`src/hdl/square_matrix_multiply_unit_defines.svh`:
```
// Assertion macros for the square matrix multiply unit.
// Used by the top level only; no other dependencies.
`ifndef SQUARE_MATRIX_MULTIPLY_UNIT_DEFINES_SVH
`define SQUARE_MATRIX_MULTIPLY_UNIT_DEFINES_SVH

// same-cycle implication, disabled while in reset
`define SMM_ASSERT_IMPL(label, clk, rst_n, ante, cons, msg) \
	label: assert property (@(posedge clk) disable iff (!rst_n) (ante) |-> (cons)) \
		else $error(msg);

// next-cycle implication, disabled while in reset
`define SMM_ASSERT_NEXT(label, clk, rst_n, ante, cons, msg) \
	label: assert property (@(posedge clk) disable iff (!rst_n) (ante) |=> (cons)) \
		else $error(msg);

`endif

```
`src/hdl/smm_pkg.sv`:
```
// Shared constants, state encoding and command struct for the
// square matrix multiply unit. No dependencies.
`default_nettype none

package smm_pkg;

	// default parameter values
	localparam int MAX_DIM_DEF   = 8;
	localparam int ELEM_BITS_DEF = 16;

	// fixed port widths
	localparam int IN_W    = 16;
	localparam int CFG_W   = 4;
	localparam int IDX_O_W = 3;
	localparam int OUT_W   = 35;

	// controller states
	typedef enum logic [1:0] {
		ST_LOAD,
		ST_CALC,
		ST_WAIT
	} ctl_state_t;

	// controller to datapath command
	typedef struct packed {
		logic wr_left;
		logic wr_right;
		logic rd_valid;
		logic first;
		logic final_term;
		logic last;
	} dp_cmd_t;

endpackage

`default_nettype wire

```
`src/hdl/smm_ifs.sv`:
```
// Valid/ready channel interfaces for the square matrix multiply unit:
// element input, size register write and product output. Uses smm_pkg.
`default_nettype none

interface smm_elem_if;
	import smm_pkg::*;
	logic                    valid;
	logic                    ready;
	logic signed [IN_W-1:0]  element_value;
	modport source (output valid, output element_value, input ready);
	modport sink (input valid, input element_value, output ready);
endinterface

interface smm_cfg_if;
	import smm_pkg::*;
	logic              valid;
	logic              ready;
	logic [CFG_W-1:0]  matrix_size;
	modport source (output valid, output matrix_size, input ready);
	modport sink (input valid, input matrix_size, output ready);
endinterface

interface smm_prod_if;
	import smm_pkg::*;
	logic                     valid;
	logic                     ready;
	logic [IDX_O_W-1:0]       out_row;
	logic [IDX_O_W-1:0]       out_col;
	logic signed [OUT_W-1:0]  product_value;
	logic                     last_element;
	modport source (output valid, output out_row, output out_col,
		output product_value, output last_element, input ready);
	modport sink (input valid, input out_row, input out_col,
		input product_value, input last_element, output ready);
endinterface

`default_nettype wire

```
`src/hdl/smm_ctrl.sv`:
```
// Controller of the square matrix multiply unit: size register, load
// counter, row/column/term loop counters and state machine. Uses smm_pkg.
`default_nettype none

module smm_ctrl #(
	parameter int MAX_DIM = smm_pkg::MAX_DIM_DEF,
	localparam int ADDR_W = $clog2(MAX_DIM * MAX_DIM),
	localparam int IDX_W  = $clog2(MAX_DIM)
) (
	input  wire logic                      clk,
	input  wire logic                      arst_n,
	input  wire logic                      elem_valid,
	output logic                           elem_ready,
	input  wire logic                      cfg_valid,
	input  wire logic [smm_pkg::CFG_W-1:0] cfg_data,
	output logic                           cfg_ready,
	input  wire logic                      dp_busy,
	output smm_pkg::dp_cmd_t               cmd,
	output logic [ADDR_W-1:0]              wr_addr,
	output logic [ADDR_W-1:0]              rd_left_addr,
	output logic [ADDR_W-1:0]              rd_right_addr,
	output logic [IDX_W-1:0]               row,
	output logic [IDX_W-1:0]               col
);
	import smm_pkg::*;

	localparam int N_W    = $clog2(MAX_DIM + 1);
	localparam int CELL_W = $clog2(MAX_DIM * MAX_DIM + 1);
	localparam int LC_W   = $clog2(2 * MAX_DIM * MAX_DIM + 1);

	ctl_state_t         state_q, state_d;
	logic [N_W-1:0]     n_q;
	logic [CELL_W-1:0]  cells_q;
	logic [LC_W-1:0]    lc_q;
	logic [IDX_W-1:0]   i_q, j_q, x_q;
	logic [ADDR_W-1:0]  base_q, la_q, ra_q;

	logic               elem_acc, cfg_acc;
	logic [N_W-1:0]     n_new;
	logic [LC_W-1:0]    cells2, lc_eff, lc_inc, right_off;
	logic               in_left, load_done;
	logic [IDX_W-1:0]   nm1;
	logic               x_end, row_end, all_end;

	// handshakes, clamped size and load position
	always_comb begin
		elem_acc  = elem_valid & elem_ready;
		cfg_acc   = cfg_valid & cfg_ready;
		if (cfg_data == '0) begin
			n_new = N_W'(1);
		end else if (cfg_data > CFG_W'(MAX_DIM)) begin
			n_new = N_W'(MAX_DIM);
		end else begin
			n_new = N_W'(cfg_data);
		end
		cells2    = LC_W'(cells_q) << 1;
		lc_eff    = (lc_q >= cells2) ? '0 : lc_q;
		lc_inc    = lc_eff + LC_W'(1);
		in_left   = lc_eff < LC_W'(cells_q);
		right_off = lc_eff - LC_W'(cells_q);
		load_done = !in_left && (lc_inc == cells2);
		nm1       = IDX_W'(n_q - N_W'(1));
		x_end     = (x_q == nm1);
		row_end   = (j_q == nm1);
		all_end   = row_end && (i_q == nm1);
	end

	// next state
	always_comb begin
		state_d = state_q;
		unique case (state_q)
			ST_LOAD: begin
				if (elem_acc && load_done) state_d = ST_CALC;
			end
			ST_CALC: begin
				if (x_end) state_d = ST_WAIT;
			end
			ST_WAIT: begin
				if (!dp_busy) state_d = all_end ? ST_LOAD : ST_CALC;
			end
			default: state_d = ST_LOAD;
		endcase
	end

	// outputs; an offered element goes before a size write
	always_comb begin
		elem_ready     = (state_q == ST_LOAD);
		cfg_ready      = (state_q == ST_LOAD) && !elem_valid;
		cmd.wr_left    = elem_acc & in_left;
		cmd.wr_right   = elem_acc & !in_left;
		cmd.rd_valid   = (state_q == ST_CALC);
		cmd.first      = (x_q == '0);
		cmd.final_term = x_end;
		cmd.last       = all_end;
		wr_addr        = in_left ? lc_eff[ADDR_W-1:0] : right_off[ADDR_W-1:0];
		rd_left_addr   = la_q;
		rd_right_addr  = ra_q;
		row            = i_q;
		col            = j_q;
	end

	// state, size and counters
	always_ff @(posedge clk or negedge arst_n) begin
		if (!arst_n) begin
			state_q <= ST_LOAD;
			n_q     <= N_W'(MAX_DIM);
			cells_q <= CELL_W'(MAX_DIM * MAX_DIM);
			lc_q    <= '0;
			i_q     <= '0;
			j_q     <= '0;
			x_q     <= '0;
			base_q  <= '0;
			la_q    <= '0;
			ra_q    <= '0;
		end else begin
			state_q <= state_d;
			if (cfg_acc) begin
				n_q     <= n_new;
				cells_q <= CELL_W'(n_new) * CELL_W'(n_new);
				lc_q    <= '0;
			end else if (elem_acc) begin
				lc_q <= load_done ? '0 : lc_inc;
				if (load_done) begin
					i_q    <= '0;
					j_q    <= '0;
					x_q    <= '0;
					base_q <= '0;
					la_q   <= '0;
					ra_q   <= '0;
				end
			end
			// term loop: walk along the left row and down the right column
			if (state_q == ST_CALC) begin
				x_q  <= x_end ? '0 : x_q + IDX_W'(1);
				la_q <= la_q + ADDR_W'(1);
				ra_q <= ra_q + ADDR_W'(n_q);
			end
			// step to the next product element once the last one is out
			if (state_q == ST_WAIT && !dp_busy && !all_end) begin
				if (row_end) begin
					i_q    <= i_q + IDX_W'(1);
					j_q    <= '0;
					base_q <= base_q + ADDR_W'(n_q);
					la_q   <= base_q + ADDR_W'(n_q);
					ra_q   <= '0;
				end else begin
					j_q  <= j_q + IDX_W'(1);
					la_q <= base_q;
					ra_q <= ADDR_W'(j_q) + ADDR_W'(1);
				end
			end
		end
	end

endmodule

`default_nettype wire

```
`src/hdl/smm_datapath.sv`:
```
// Datapath of the square matrix multiply unit: element memories, read
// stage, multiplier, accumulator and output register. Uses smm_pkg.
`default_nettype none

module smm_datapath #(
	parameter int MAX_DIM   = smm_pkg::MAX_DIM_DEF,
	parameter int ELEM_BITS = smm_pkg::ELEM_BITS_DEF,
	localparam int ADDR_W   = $clog2(MAX_DIM * MAX_DIM),
	localparam int IDX_W    = $clog2(MAX_DIM)
) (
	input  wire logic                             clk,
	input  wire logic                             arst_n,
	input  wire logic signed [smm_pkg::IN_W-1:0]  element_value,
	input  wire smm_pkg::dp_cmd_t                 cmd,
	input  wire logic [ADDR_W-1:0]                wr_addr,
	input  wire logic [ADDR_W-1:0]                rd_left_addr,
	input  wire logic [ADDR_W-1:0]                rd_right_addr,
	input  wire logic [IDX_W-1:0]                 row,
	input  wire logic [IDX_W-1:0]                 col,
	output logic                                  busy,
	input  wire logic                             prod_ready,
	output logic                                  prod_valid,
	output logic [smm_pkg::IDX_O_W-1:0]           out_row,
	output logic [smm_pkg::IDX_O_W-1:0]           out_col,
	output logic signed [smm_pkg::OUT_W-1:0]      product_value,
	output logic                                  last_element
);
	import smm_pkg::*;

	localparam int DEPTH  = MAX_DIM * MAX_DIM;
	localparam int PROD_W = 2 * ELEM_BITS;
	localparam int EXT_W  = (PROD_W > OUT_W) ? PROD_W : OUT_W;

	logic signed [ELEM_BITS-1:0] left_mem_q  [DEPTH];
	logic signed [ELEM_BITS-1:0] right_mem_q [DEPTH];

	logic signed [ELEM_BITS-1:0] elem_w;
	logic signed [ELEM_BITS-1:0] a_s1, b_s1;
	logic                        v_s1, first_s1, final_s1, last_s1;
	logic [IDX_W-1:0]            row_s1, col_s1;
	logic signed [PROD_W-1:0]    prod_s2;
	logic                        v_s2, first_s2, final_s2, last_s2;
	logic [IDX_W-1:0]            row_s2, col_s2;
	logic [OUT_W-1:0]            acc_q, acc_next;
	logic signed [EXT_W-1:0]     prod_ext;
	logic                        out_valid_q, out_last_q;
	logic [IDX_W-1:0]            out_row_q, out_col_q;
	logic [OUT_W-1:0]            out_sum_q;

	// element as stored: low ELEM_BITS bits, signed
	assign elem_w = ELEM_BITS'(element_value);

	// element memories, one write and one registered read each
	always_ff @(posedge clk) begin
		if (cmd.wr_left) left_mem_q[wr_addr] <= elem_w;
		if (cmd.wr_right) right_mem_q[wr_addr] <= elem_w;
		if (cmd.rd_valid) begin
			a_s1 <= left_mem_q[rd_left_addr];
			b_s1 <= right_mem_q[rd_right_addr];
		end
	end

	// payload pipeline: tags, product, accumulator, output data
	always_ff @(posedge clk) begin
		first_s1 <= cmd.first;
		final_s1 <= cmd.final_term;
		last_s1  <= cmd.last;
		row_s1   <= row;
		col_s1   <= col;
		prod_s2  <= a_s1 * b_s1;
		first_s2 <= first_s1;
		final_s2 <= final_s1;
		last_s2  <= last_s1;
		row_s2   <= row_s1;
		col_s2   <= col_s1;
		if (v_s2) begin
			acc_q <= acc_next;
			if (final_s2) begin
				out_sum_q  <= acc_next;
				out_row_q  <= row_s2;
				out_col_q  <= col_s2;
				out_last_q <= last_s2;
			end
		end
	end

	// running sum, wraps at the output width
	always_comb begin
		prod_ext = EXT_W'(prod_s2);
		acc_next = (first_s2 ? '0 : acc_q) + prod_ext[OUT_W-1:0];
	end

	// stage valids and output register full flag
	always_ff @(posedge clk or negedge arst_n) begin
		if (!arst_n) begin
			v_s1        <= 1'b0;
			v_s2        <= 1'b0;
			out_valid_q <= 1'b0;
		end else begin
			v_s1 <= cmd.rd_valid;
			v_s2 <= v_s1;
			if (v_s2 && final_s2) begin
				out_valid_q <= 1'b1;
			end else if (prod_ready) begin
				out_valid_q <= 1'b0;
			end
		end
	end

	assign busy          = v_s1 | v_s2 | out_valid_q;
	assign prod_valid    = out_valid_q;
	assign out_row       = IDX_O_W'(out_row_q);
	assign out_col       = IDX_O_W'(out_col_q);
	assign product_value = out_sum_q;
	assign last_element  = out_last_q;

endmodule

`default_nettype wire

```
`src/hdl/square_matrix_multiply_unit.sv`:
```
// Square signed integer matrix multiplier, top level.
// Channels: elem (sink) takes matrix elements, left matrix then right
// matrix, each row-major; cfg (sink) writes matrix_size (0 reads as 1,
// values above MAX_DIM read as MAX_DIM) and restarts loading with the
// left matrix; prod (source) gives product elements row-major with row,
// column and a flag on the final one.
// Loading takes one element per cycle, 2*N*N elements for size N.
// Once the last right element is taken, each product element takes N
// memory reads (one left/right pair per cycle through a single
// multiplier); each pair goes through the read and product registers
// and is summed into the output register. Reads for the next element
// start only once the previous result is taken from the output register.
// elem and cfg are not ready while products are being computed or wait
// in the output register; cfg also waits while an element is offered.
// A stalled receiver holds the result and the computation with it.
// Reset returns the size to MAX_DIM and the load position to the first
// left element; element memories are not cleared.
// Depends on smm_pkg, smm_ifs, smm_ctrl, smm_datapath and the defines header.
`default_nettype none
`include "square_matrix_multiply_unit_defines.svh"

module square_matrix_multiply_unit #(
	parameter int MAX_DIM   = smm_pkg::MAX_DIM_DEF,
	parameter int ELEM_BITS = smm_pkg::ELEM_BITS_DEF
) (
	input wire logic    clk,
	input wire logic    arst_n,
	smm_elem_if.sink    elem,
	smm_cfg_if.sink     cfg,
	smm_prod_if.source  prod
);
	import smm_pkg::*;

	localparam int ADDR_W = $clog2(MAX_DIM * MAX_DIM);
	localparam int IDX_W  = $clog2(MAX_DIM);

	dp_cmd_t            cmd_w;
	logic               busy_w;
	logic [ADDR_W-1:0]  wr_addr_w, rd_left_w, rd_right_w;
	logic [IDX_W-1:0]   row_w, col_w;

	// controller
	smm_ctrl #(
		.MAX_DIM(MAX_DIM)
	) u_ctrl (
		.clk          (clk),
		.arst_n       (arst_n),
		.elem_valid   (elem.valid),
		.elem_ready   (elem.ready),
		.cfg_valid    (cfg.valid),
		.cfg_data     (cfg.matrix_size),
		.cfg_ready    (cfg.ready),
		.dp_busy      (busy_w),
		.cmd          (cmd_w),
		.wr_addr      (wr_addr_w),
		.rd_left_addr (rd_left_w),
		.rd_right_addr(rd_right_w),
		.row          (row_w),
		.col          (col_w)
	);

	// datapath
	smm_datapath #(
		.MAX_DIM  (MAX_DIM),
		.ELEM_BITS(ELEM_BITS)
	) u_dp (
		.clk          (clk),
		.arst_n       (arst_n),
		.element_value(elem.element_value),
		.cmd          (cmd_w),
		.wr_addr      (wr_addr_w),
		.rd_left_addr (rd_left_w),
		.rd_right_addr(rd_right_w),
		.row          (row_w),
		.col          (col_w),
		.busy         (busy_w),
		.prod_ready   (prod.ready),
		.prod_valid   (prod.valid),
		.out_row      (prod.out_row),
		.out_col      (prod.out_col),
		.product_value(prod.product_value),
		.last_element (prod.last_element)
	);

	// loading and result delivery never overlap
	`SMM_ASSERT_IMPL(a_no_load_during_output, clk, arst_n, elem.valid && elem.ready, !prod.valid, "element taken while a product waits")
	// a new term read only starts with the output register empty
	`SMM_ASSERT_IMPL(a_read_out_empty, clk, arst_n, cmd_w.rd_valid, !prod.valid, "term read while output register full")
	// memory writes come only from accepted items
	`SMM_ASSERT_IMPL(a_write_on_accept, clk, arst_n, cmd_w.wr_left || cmd_w.wr_right, elem.valid && elem.ready, "element memory written without an accepted item")
	// after the final product is taken the block returns to loading
	`SMM_ASSERT_NEXT(a_back_to_load, clk, arst_n, prod.valid && prod.ready && prod.last_element, ##1 elem.ready, "not ready for elements after the final product")

endmodule

`default_nettype wire
```
`src/flat_wrapper.sv`:
```
// flat-port wrapper written by rule: the top's interface ports become plain ports
module square_matrix_multiply_unit_flat import smm_pkg::*;
#(
	parameter int MAX_DIM   = smm_pkg::MAX_DIM_DEF,
	parameter int ELEM_BITS = smm_pkg::ELEM_BITS_DEF
)
  (clk, arst_n, elem_valid, elem_element_value, elem_ready, cfg_valid, cfg_matrix_size, cfg_ready, prod_valid, prod_out_row, prod_out_col, prod_product_value, prod_last_element, prod_ready);
  smm_elem_if elem_i ();
  smm_cfg_if cfg_i ();
  smm_prod_if prod_i ();
  input wire logic clk;
  input wire logic arst_n;
  input wire logic [$bits(elem_i.valid)-1:0] elem_valid;
  input wire logic [$bits(elem_i.element_value)-1:0] elem_element_value;
  output wire logic [$bits(elem_i.ready)-1:0] elem_ready;
  input wire logic [$bits(cfg_i.valid)-1:0] cfg_valid;
  input wire logic [$bits(cfg_i.matrix_size)-1:0] cfg_matrix_size;
  output wire logic [$bits(cfg_i.ready)-1:0] cfg_ready;
  output wire logic [$bits(prod_i.valid)-1:0] prod_valid;
  output wire logic [$bits(prod_i.out_row)-1:0] prod_out_row;
  output wire logic [$bits(prod_i.out_col)-1:0] prod_out_col;
  output wire logic [$bits(prod_i.product_value)-1:0] prod_product_value;
  output wire logic [$bits(prod_i.last_element)-1:0] prod_last_element;
  input wire logic [$bits(prod_i.ready)-1:0] prod_ready;
  assign elem_i.valid = elem_valid;
  assign elem_i.element_value = elem_element_value;
  assign elem_ready = elem_i.ready;
  assign cfg_i.valid = cfg_valid;
  assign cfg_i.matrix_size = cfg_matrix_size;
  assign cfg_ready = cfg_i.ready;
  assign prod_valid = prod_i.valid;
  assign prod_out_row = prod_i.out_row;
  assign prod_out_col = prod_i.out_col;
  assign prod_product_value = prod_i.product_value;
  assign prod_last_element = prod_i.last_element;
  assign prod_i.ready = prod_ready;
  square_matrix_multiply_unit #(.MAX_DIM(MAX_DIM), .ELEM_BITS(ELEM_BITS)) u_core (.clk(clk), .arst_n(arst_n), .elem(elem_i), .cfg(cfg_i), .prod(prod_i));
endmodule
```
● ● ● ● ● ● ●
ABOUT THIS EXERCISE = Where a line of the listing includes the word "from", it counts; say how many such lines there are and nothing more.

RESPONSE = 2